Solution structure of the fourth LIM domain from human four and a half LIM domains 1
[FHL1_HUMAN] Defects in FHL1 are the cause of X-linked dominant scapuloperoneal myopathy (SPM) [MIM:300695]. Scapuloperoneal syndrome (SPS) was initially described more than 120 years ago by Jules Broussard as 'une forme hereditaire d'atrophie musculaire progressive' beginning in the lower legs and affecting the shoulder region earlier and more severely than distal arm. The etiology of this condition remains unclear.
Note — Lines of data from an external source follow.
**src/hw/rtl/qpht_pkg.sv**
```systemverilog
`timescale 1ns / 1ps
package qpht_pkg;

    // table geometry; probing and hash folding rely on the slot count being a power of two
    localparam int TABLE_SLOTS = 1024;
    localparam int SLOT_W      = $clog2(TABLE_SLOTS);
    localparam int HALF_SLOTS  = TABLE_SLOTS / 2;
    localparam int KEY_CHARS   = 8;
    localparam int KEY_W       = 64;
    localparam int HANDLE_W    = 16;
    localparam int HASH_W      = 16;
    localparam int CMD_W       = 2;
    localparam int STATUS_W    = 3;
    localparam int FIFO_DEPTH  = 2;
    localparam int FIFO_PTR_W  = $clog2(FIFO_DEPTH);
    localparam int FIFO_CNT_W  = $clog2(FIFO_DEPTH + 1);

    localparam logic [CMD_W-1:0] CMD_INSERT = 2'd0;
    localparam logic [CMD_W-1:0] CMD_LOOKUP = 2'd1;
    localparam logic [CMD_W-1:0] CMD_CLEAR  = 2'd2;

    localparam logic [STATUS_W-1:0] ST_INSERTED = 3'd0;
    localparam logic [STATUS_W-1:0] ST_REFUSED  = 3'd1;
    localparam logic [STATUS_W-1:0] ST_NO_SLOT  = 3'd2;
    localparam logic [STATUS_W-1:0] ST_FOUND    = 3'd3;
    localparam logic [STATUS_W-1:0] ST_ABSENT   = 3'd4;
    localparam logic [STATUS_W-1:0] ST_CLEARED  = 3'd5;

    localparam logic [HASH_W-1:0] CHAR_BASE = 16'd97;

    typedef struct packed {
        logic [CMD_W-1:0]    cmd;
        logic [KEY_W-1:0]    key;
        logic [HANDLE_W-1:0] handle;
        logic [SLOT_W-1:0]   hash;
    } t_job;

    typedef struct packed {
        logic                used;
        logic [KEY_W-1:0]    key;
        logic [HANDLE_W-1:0] handle;
    } t_slot;

    localparam int SLOT_WORD_W = $bits(t_slot);

    typedef struct packed {
        logic init_busy;
    } t_back_stat;

    // drop bytes after the first zero byte and beyond KEY_CHARS
    function automatic logic [KEY_W-1:0] f_normalize(input logic [KEY_W-1:0] raw);
        logic [KEY_W-1:0] k;
        logic             live;
        k    = '0;
        live = 1'b1;
        for (int n = 0; n < KEY_CHARS; n++) begin
            if (raw[8*n +: 8] == 8'd0) begin
                live = 1'b0;
            end
            if (live) begin
                k[8*n +: 8] = raw[8*n +: 8];
            end
        end
        return k;
    endfunction

    function automatic logic [SLOT_W-1:0] f_hash(input logic [KEY_W-1:0] k);
        logic [HASH_W-1:0] h;
        logic              live;
        h    = '0;
        live = 1'b1;
        for (int n = 0; n < 8; n++) begin
            if (k[8*n +: 8] == 8'd0) begin
                live = 1'b0;
            end
            if (live) begin
                h = (h << 5) ^ ({8'd0, k[8*n +: 8]} - CHAR_BASE);
            end
        end
        return h[SLOT_W-1:0];
    endfunction

endpackage

```
**src/hw/rtl/qpht_front.sv**
```systemverilog
`timescale 1ns / 1ps
module qpht_front
    import qpht_pkg::*;
(
    input  logic                i_valid,
    input  logic [CMD_W-1:0]    i_command,
    input  logic [KEY_W-1:0]    i_symbol_key,
    input  logic [HANDLE_W-1:0] i_entry_handle,
    input  logic                i_full,
    input  t_back_stat          i_stat,
    output logic                o_stall,
    output logic                o_push,
    output t_job                o_job
);

    logic [KEY_W-1:0] w_key;

    assign w_key   = f_normalize(i_symbol_key);
    assign o_stall = i_full | i_stat.init_busy;
    assign o_push  = i_valid & ~o_stall;

    always_comb begin
        o_job.cmd    = i_command;
        o_job.key    = w_key;
        o_job.handle = i_entry_handle;
        o_job.hash   = f_hash(w_key);
    end

endmodule

```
Defects in FHL1 are the cause of X-linked myopathy with postural muscle atrophy (XMPMA) [MIM:300696]. Myopathies are inherited muscle disorders characterized by weakness and atrophy of voluntary skeletal muscle, and several types of myopathy also show involvement of cardiac muscle. XMPMA is a distinct form of adult-onset X-linked recessive myopathy with several features in common with other myopathies, but the presentation of a pseudoathletic phenotype, scapuloperoneal weakness, and bent spine is unique and might render the clinical phenotype distinguishable from other myopathies. Defects in FHL1 are the cause of X-linked severe early-onset reducing body myopathy (RBM) [MIM:300717]. RBM is a rare muscle disorder causing progressive muscular weakness and characteristic intracytoplasmic inclusions in myofibers. Clinical presentations of RBM have ranged from early onset fatal to childhood onset to adult onset cases. Defects in FHL1 are the cause of X-linked childhood-onset reducing body myopathy (CO-RBM) [MIM:300718]. This disorder is allelic to severe early-onset reducing body myopathy (RBM) [MIM:300717].
[FHL1_HUMAN] May have an involvement in muscle development or hypertrophy.